The arrangements and musical choices on Lighten Up are varied and often deep, but they never threaten to overwhelm the songs. The bouncy organ and Wurlitzer lines on “True Love’s Face” complement Rae’s cautiously optimistic search for love – “I hope I recognize the signs/I hope I know my lines.” And the insistent rhythm to lead single “Modern Woman” backstops the singer’s assertion that strong women are most definitely NOT a new phenomenon – “Round up the old perceptions/Lay them on down/They’re only tellin’ stories and they’re/Getting in the way.”

Lighten Up is largely about personal growth found in the ruins of whatever may have happened over the past two years, but there’s space for mourning what was lost, too. “California Belongs to You” deals with the post-parting divvying up of emotional territory – “But because I would not be true/Gotta find other things to do.” It’s all about the scars that are revealed as we leave someone – and the memories of them – in the rearview. “Gonna Be Strange,” featuring Rae’s prettiest vocals on the record, is a “break-up/looking forward” song of sorts, where exciting new choices are balanced against the loss they bring – “Wonder/When I’m singin’/Will it make a sound?If you’re not out there for me/To sing to?” And the bittersweetness found across the album is best captured in “Mind/Heart.” Featuring Meg Duffy (Hand Habits) on guitar, the song asks the most basic of questions regarding the depth and purpose of a relationship – “How to be sure/The mind is f@cked/And the heart is pure.” Is this good or bad for me? Rae may not give up the answer, but it’s damn gorgeous listening to her ask the question.

Song I Can’t Wait to Hear Live: “Mind/Heart” – Sweet, meditative and slightly adrift. Concert halls across America will be otherwise silent when she pulls this one out.

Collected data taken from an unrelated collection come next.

### config.mk
export PLATFORM = sky130hd
export DESIGN_NAME = dcache_ctrl
export DESIGN_NICKNAME = d
export VERILOG_FILES = /design/src/dcache_pkg.sv /design/src/dcache_ctrl.sv
export SDC_FILE = /design/constraint.sdc
export NUM_CORES = 1
export LEC_CHECK = 0
export ABC_AREA = 0
export BUFFER_PORTS_ARGS = -buffer_cell sky130_fd_sc_hd__buf_2
export CORE_ASPECT_RATIO = 1.1
export CORE_UTILIZATION = 33
export DETAILED_ROUTE_END_ITERATION = 8
export HOLD_SLACK_MARGIN = 0.15
export PLACE_DENSITY = 0.86
export SYNTH_ARGS = -nofsm -noshare
export SYNTH_HDL_FRONTEND = slang
export SYNTH_SLANG_ARGS = --single-unit
### constraint.sdc
create_clock -name clk -period 4.5 [get_ports clk]
set_clock_uncertainty 0.15 [all_clocks]
set_input_delay 0.45 -clock clk [delete_from_list [all_inputs] [get_ports clk]]
set_output_delay 0.45 -clock clk [all_outputs]
set_load 0.02 [all_outputs]
### src/dcache_pkg.sv
`default_nettype none

package dcache_pkg;

    // meaningful widths
    typedef logic [31:0] word_t;
    typedef logic [11:0] addr_t;
    typedef logic [3:0]  index_t;
    typedef logic [5:0]  tag_t;
    typedef logic [9:0]  mem_addr_t;
    typedef logic [1:0]  byte_sel_t;
    typedef logic [5:0]  opcode_t;
    typedef logic [2:0]  cnt_t;

    // MIPS memory opcodes
    localparam opcode_t OP_LW = 6'b100011;
    localparam opcode_t OP_LB = 6'b100000;
    localparam opcode_t OP_SW = 6'b101011;
    localparam opcode_t OP_SB = 6'b101000;

    // geometry
    localparam int DCACHE_LINES = 16;
    localparam int MEM_WORDS    = 1024;

    // latencies
    // the first stall cycle in IDLE counts toward both phases
    localparam int MEM_READ_CYCLES  = 5;
    localparam int MEM_WRITE_CYCLES = 6;
    localparam int MEM_PIPE_STAGES  = MEM_READ_CYCLES - 1;
    localparam cnt_t WB_LAST_CNT    = cnt_t'(MEM_WRITE_CYCLES - 1);
    localparam cnt_t FILL_LAST_CNT  = cnt_t'(MEM_READ_CYCLES - 2);

    typedef struct packed {
        opcode_t opcode;
        addr_t   addr;
        word_t   wdata;
    } cpu_req_t;

    typedef struct packed {
        logic cache_we;
        logic cache_in_select;  // 1 selects processor data
        logic mem_we;
        logic mem_in_select;    // 1 selects the victim address
        logic is_byte;
    } cache_ctrl_t;

    typedef enum logic [1:0] {
        IDLE,
        WRITEBACK,
        FILL
    } ctrl_state_e;

    // address field extraction
    function automatic index_t get_index(addr_t addr);
        return addr[5:2];
    endfunction

    function automatic tag_t get_tag(addr_t addr);
        return addr[11:6];
    endfunction

    function automatic byte_sel_t get_byte_sel(addr_t addr);
        return addr[1:0];
    endfunction

endpackage

`default_nettype wire

### src/dcache_ctrl.sv
`timescale 1ns/1ps
`default_nettype none

module dcache_ctrl (
    input  wire logic                  clk,
    input  wire logic                  rst_b,
    input  dcache_pkg::cpu_req_t       req,
    input  wire logic                  hit,
    input  wire logic                  dirty,
    output dcache_pkg::cache_ctrl_t    ctrl,
    output logic                       stall,
    output logic                       reg_write_enable
);

    dcache_pkg::ctrl_state_e state_q;
    dcache_pkg::ctrl_state_e state_d;
    dcache_pkg::cnt_t        cnt_q;
    dcache_pkg::cnt_t        cnt_d;

    logic is_load;
    logic is_store;
    logic is_byte_op;
    logic is_mem_op;

    // opcode decode
    always_comb begin
        is_load    = (req.opcode == dcache_pkg::OP_LW) || (req.opcode == dcache_pkg::OP_LB);
        is_store   = (req.opcode == dcache_pkg::OP_SW) || (req.opcode == dcache_pkg::OP_SB);
        is_byte_op = (req.opcode == dcache_pkg::OP_LB) || (req.opcode == dcache_pkg::OP_SB);
        is_mem_op  = is_load || is_store;
    end

    always_comb begin
        state_d          = state_q;
        ctrl             = '0;
        ctrl.is_byte     = is_byte_op;
        stall            = 1'b0;
        reg_write_enable = 1'b0;

        case (state_q)
            dcache_pkg::IDLE: begin
                if (is_mem_op) begin
                    if (hit) begin
                        // hits finish in this cycle
                        reg_write_enable     = is_load;
                        ctrl.cache_we        = is_store;
                        ctrl.cache_in_select = is_store;
                    end else begin
                        stall = 1'b1;
                        if (dirty) begin
                            // victim goes out right away
                            ctrl.mem_we        = 1'b1;
                            ctrl.mem_in_select = 1'b1;
                            state_d            = dcache_pkg::WRITEBACK;
                        end else begin
                            state_d = dcache_pkg::FILL;
                        end
                    end
                end
            end

            dcache_pkg::WRITEBACK: begin
                stall = 1'b1;
                // last writeback cycle already points memory at the new line
                if (cnt_q == dcache_pkg::WB_LAST_CNT) begin
                    state_d = dcache_pkg::FILL;
                end else begin
                    ctrl.mem_in_select = 1'b1;
                end
            end

            dcache_pkg::FILL: begin
                stall = 1'b1;
                if (cnt_q == dcache_pkg::FILL_LAST_CNT) begin
                    // memory read data is valid now
                    ctrl.cache_we = 1'b1;
                    state_d       = dcache_pkg::IDLE;
                end
            end

            default: begin
                state_d = dcache_pkg::IDLE;
            end
        endcase
    end

    // counter restarts on each state change and rests at zero in IDLE
    always_comb begin
        if ((state_d != state_q) || (state_q == dcache_pkg::IDLE)) begin
            cnt_d = '0;
        end else begin
            cnt_d = dcache_pkg::cnt_t'(cnt_q + 3'd1);
        end
    end

    always_ff @(posedge clk or negedge rst_b) begin
        if (!rst_b) begin
            state_q <= dcache_pkg::IDLE;
            cnt_q   <= '0;
        end else begin
            state_q <= state_d;
            cnt_q   <= cnt_d;
        end
    end

endmodule

`default_nettype wire

* Word-level counts from Yosys, hierarchy flattened
Cells that the tools add are included.
W data, S select, Z words.
** Operators by class
- Add/subtract/negate cells :: 1
- Equality and inequality tests :: 9
- Multiplexer cells :: 22
- Reduce and logical (&&, ||, !) cells :: 7
** Operators with widths (count)
- $eq A6 B6 Y1 const B :: 4
- $mux W2 :: 9
- $mux W1 :: 7
- $pmux W1 S2 :: 3
- $pmux W2 S3 :: 1
- $logic_or A1 B1 Y1 :: 5
- $mux W4 :: 1
- $add A3 B1 Y3 const B :: 1
- $eq A3 B2 Y1 const B :: 1
- $eq A3 B3 Y1 const B :: 1
- $mux W3 :: 1
- $eq A2 B1 Y1 const B :: 1
- $eq A2 B2 Y1 const B :: 1
- $logic_not A2 Y1 :: 1
- $ne A2 B2 Y1 :: 1
- $reduce_or A2 Y1 :: 1
** Word-level totals
- Bits in registers :: 5
- Input bits :: 54
- Output and inout bits :: 7
- Logic and storage cells :: 41

* Logic depth before layout (Yosys ltp)
Gate-level depths: netlist of the first run.
- Word-level depth :: 8
- Depth in mapped cells :: 5
- Depth with buffers taken out :: 5

* Worst setup path before layout of the first run
OpenSTA, ideal clock, no wires.
- Kind :: input port to output port
- Start point :: input req[46] (netlist bit)
- End point :: output ctrl[4] (netlist bit)
- Arrival time :: 1994 ps
- Data required time :: 3900 ps
- Slack :: 1906 ps
- Stages on the path :: 4
- Path through :: or3b_1 > buf_2 > nor4_1 > a21o_1
** RTL lines
- from (decl) :: RTL line dcache_ctrl.sv:7 : input dcache_pkg::cpu_req_t req,
- to (decl) :: RTL line dcache_ctrl.sv:10 : output dcache_pkg::cache_ctrl_t ctrl,

* Final worst setup path of the first run
- Start point :: register state_q[1]
- End point :: output stall
** Between the ends
- Cells in the longest elaborated chain, start to end :: 3
** RTL lines
- from (decl) :: RTL line dcache_ctrl.sv:15 : dcache_pkg::ctrl_state_e state_q;
- from (signal assigned) :: RTL line dcache_ctrl.sv:98 : state_q <= dcache_pkg::IDLE;
- from (signal assigned) :: RTL line dcache_ctrl.sv:101 : state_q <= state_d;
- $eq A2 B2 Y1 or $eq A2 B1 Y1 (tied branches) :: RTL line dcache_ctrl.sv:40 : case (state_q)
- $reduce_or A2 Y1 (no line)
- $pmux W1 S2 (*) :: RTL line dcache_ctrl.sv:40
- to (decl) :: RTL line dcache_ctrl.sv:11 : output logic stall,
Mark *: on every way between the ends. The rest lies on a longest branch, timed or not.

==> metrics.md, run 1 <==
| Metric | Value |
|---|---|
| Data arrival time at the worst-slack endpoint | `1.86 ns` |
| Ys Warns | `0` |
| Total power divided by cell area | `400.0 nW/um^2` |
| Diode insertion count for antenna repair | `0` |
| Max-cap violations | `0` |
| Combinational Power Share | `49.8%` |
| Starting density of the core | `35.07%` |
| Router iterations before antenna repair | `4` |
| Synthesized area divided by synthesized cell count | `8.713 um^2` |
| Post-Synth Simple-Gate Area | `26.63%` |
| Most frequent standard cell in the layout excluding fill and tap cells | `sky130_fd_sc_hd__buf_2` |
| Layout net count | `136` |
| Synth Area in XOR/XNOR | `1.828%` |
| H-tree depth reported by CTS | `1` |
| Setup crit end kind | `output port` |
| Pin count of the biggest net entering global routing | `9` |
| Max Transition Viols Final | `0` |
| Cell taking the most area after synthesis | `sky130_fd_sc_hd__dfrtp_1` |
| Switching Power | `0.0001022 W` |
| Clock transition at path regs | `0.04 ns` |
| Peak supply drop | `0.1521 mV` |
| Number of nets with antenna violations after detailed routing | `0` |
| WL/cell | `11.64 um` |
| Flop and latch count out of synthesis | `5` |
| Post-Synthesis Cell Area | `479.2 um^2` |
| Worst Max-Slew Pin Slew | `0.4771 ns` |
| Number of design-rule violations left by the first detailed-router iteration | `10` |
| Crit path kind | `reg2out` |
| Worst hold-check slack | `0.3380 ns` |
| # rows | `14` |
| Portion of total power attributed to the clock network | `21.8%` |
| RSZ-0062 raised after global routing | `no` |
| Nature of the critical path startpoint | `flop` |
| Max-slew headroom at the worst pin | `67.90%` |
| Number of buffers added for setup after CTS | `0` |
| Sequential fraction of the synthesis area | `26.11%` |
| Most used cells in the layout excluding fill and tap cells | `16 x sky130_fd_sc_hd__buf_2, 8 x sky130_fd_sc_hd__inv_1, 7 x sky130_fd_sc_hd__nor4_1, 7 x sky130_fd_sc_hd__ha_1, 5 x sky130_fd_sc_hd__dfrtp_1` |
| Final weighted congestion in routability-driven placement | `0.7408` |
| Share of synthesized area spent on multiplexers | `0%` |
| Final total power | `0.0002412 W` |
| Number of global-route vias before repair | `435` |
| Post-synth EDFFs | `0` |
| Maximum operating frequency | `406.1 MHz` |
| Final WS setup | `2.038 ns` |
| DIE WIDTH | `38.34 um` |
| Hold/Removal Path Class | `reg2reg` |
| Routed via count divided by cell count | `5.211` |
| Synth Area in Compound Gates | `18.28%` |
| Antenna violations before repair | `0` |
| I/O pin cnt | `61` |
| Die Area | `1609 um^2` |
| Area share of the largest cell type after synthesis | `26.11%` |
| Port bufs | `16` |
| Count of endpoints failing setup in the final report | `0` |
| DRC violation count after routing | `0` |
| Pre-CTS worst setup slack | `2.112 ns` |
| Reported leakage power | `0.3102 nW` |
| Layout cells sized above 1 | `29.73%` |
| Floorplan die height | `41.97 um` |
| Sequential fraction of design power | `28.3%` |
| Sum Neg Setup Slack | `0 ns` |
| Run status | `complete, no violations` |
| Mapped Cells | `55` |
| Hpwl dp | `806.9 um` |
| Net Count, Synth | `116` |
| Main flop type after synthesis | `sky130_fd_sc_hd__dfrtp_1` |
| Global route total overflow | `0` |
| Number of buffers added to fix hold violations after cts | `1` |
| Number of sinks on the clock net | `5` |
| Total vias in the final route | `469` |
| Tcrit/Tclk final | `54.72%` |
| Switching power share of the total | `42.38%` |
| Clock period minus final worst setup slack | `2.462 ns` |
| CTS root buffer | `sky130_fd_sc_hd__clkbuf_4` |
| Total wire length | `1048 um` |
| Layout-stage area growth over the synthesis result | `25.85%` |
| Placeable core region | `1366 um^2` |
| Global-route usage over all layers | `14.60%` |
| Final Hold Fails | `0` |
| Top post-synthesis cells by area | `sky130_fd_sc_hd__dfrtp_1 26%, sky130_fd_sc_hd__ha_1 18%, sky130_fd_sc_hd__nor4_1 9.1%` |
| WP data required | `3.90 ns` |
| Max clock buf depth | `2` |
| Number of unique standard cell types used by synthesis | `27` |
| Dominant combinational cell family by area after synthesis | `simple AND/OR/NAND/NOR gates` |
| Maximum net fanout on the critical path | `8` |
| Async SR Flop Fraction | `100.0%` |
| Area share of fa/ha/maj cells after synthesis | `18.28%` |
| TritonCTS clock tree | `yes` |
| Number of buffers added by the clock tree synthesis step | `3` |
| Post-cts gate resize count | `0` |
| P_int | `0.0001390 W` |
| First-pass GRT wire length | `1676 um` |
| Clock insertion delay at the later pin of the skew report | `0.25 ns` |
cell usage after synthesis, types with 2 or more instances:
master,number
sky130_fd_sc_hd__a21o_1,2
sky130_fd_sc_hd__o21ai_0,2
sky130_fd_sc_hd__nor4_1,7
sky130_fd_sc_hd__dfrtp_1,5
sky130_fd_sc_hd__nor3_1,3
sky130_fd_sc_hd__inv_1,8
sky130_fd_sc_hd__nand2_1,2
sky130_fd_sc_hd__ha_1,7
metal layers:
metal | global-route usage [%] | up-vias | share of wire [%]
met5 | 0 | - | 0
met4 | 4.138 | 0 | 0
met3 | 4.813 | 0 | 4.4
met2 | 25.42 | 15 | 48
met1 | 16.33 | 211 | 47
li1 | - | 243 | -
final cells by class:
cell class	instances	area, um^2
fillers	141	763.2
multi-input cells	40	311.5
flip-flops and latches	5	125.1
repair buffers	17	90.09
inverters	8	30.03
clock buffers	4	26.28
well taps	16	20.02
sequential cells by signal, indices dropped and copies added, names as in the netlist:
name / cells
cnt_q: 3
state_q: 2
final timing paths:
path                              endpoint  depth (start not counted)  slack (ns)        from
worst min-delay path              cnt_q[0]                          1        0.34    cnt_q[0]
worst max register to register  state_q[1]                          5        2.58  state_q[1]
worst max-delay path                 stall                          6        2.04  state_q[1]
worst min register to register    cnt_q[0]                          1        0.34    cnt_q[0]
min in group asynchronous         cnt_q[1]                          2        0.39       rst_b
max in group asynchronous       state_q[1]                          2        3.67       rst_b
power groups by stage:
| stage | logic (W) | registers [W] | clock network (W) |
|---|---|---|---|
| 6_report | 0.000120 | 0.0000683 | 0.0000527 |
| 3_3_place_gp | 0.000114 | 0.0000682 | 0 |
| 5_1_grt | 0.000136 | 0.0000699 | 0.0000576 |
| 4_1_cts | 0.000121 | 0.0000683 | 0.0000562 |
| 2_1_floorplan | 0.0000899 | 0.0000656 | 0 |
| 3_5_place_dp | 0.000120 | 0.0000688 | 0 |
worst max-delay path, stage by stage, from the launching register on:
cell and delay (ns):
sky130_fd_sc_hd__dfrtp_1 0.46, sky130_fd_sc_hd__inv_1 0.13, sky130_fd_sc_hd__ha_1 0.24, sky130_fd_sc_hd__inv_1 0.10
sky130_fd_sc_hd__nor4_1 0.36, sky130_fd_sc_hd__o21ba_2 0.18, sky130_fd_sc_hd__buf_2 0.15
per-stage QoR:
| stage | instances | util, % | instance area, um^2 |
|---|---|---|---|
| 2_1_floorplan | 55 | - | 479.2 |
| 3_3_place_gp | 85 | 41.48 | 566.8 |
| 3_5_place_dp | 85 | 41.48 | 566.8 |
| 4_1_cts | 90 | 44.14 | 603.1 |
| 5_1_grt | 90 | 44.14 | 603.1 |
| 6_report | 90 | 44.14 | 603.1 |
cells by family after synthesis:
group / Yosys count
xor+xnor: 1
simple gates: 20
flops: 5
fa+ha+maj: 7
compound gates: 12
buf+inv: 10
(Power assumes the default switching activity.)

Lighten Up was produced and mixed by Jonathan Wilson, engineered by Grant Milliken and mastered by John Baldwin. All songs were written by Erin Rae, with co-writing credit going to Andrew Combs on “Lighten Up & Try.” Additional musicians on the record include Wilson (drums, percussion, guitars, lap steel, banjo, Wurlitzer, Mellotron, harmonium, harpsichord, backing vocals), Milliken (vibraphone), Drew Erickson (piano, organ, Solina, harpsichord, clavinet, vox organ, Wurlitzer, synths, string arrangements), Jake Blanton (bass), Spencer Cullum (pedal steel), Kevin Morby (vocals), Meg Duffy (electric guitar), Ny Oh (backing vocals), Gus Seyffert (bowed bass), Andrew Bulbrook and Wynton Grant (violin), Zach Dellinger (viola) and Jacob Braun (cello).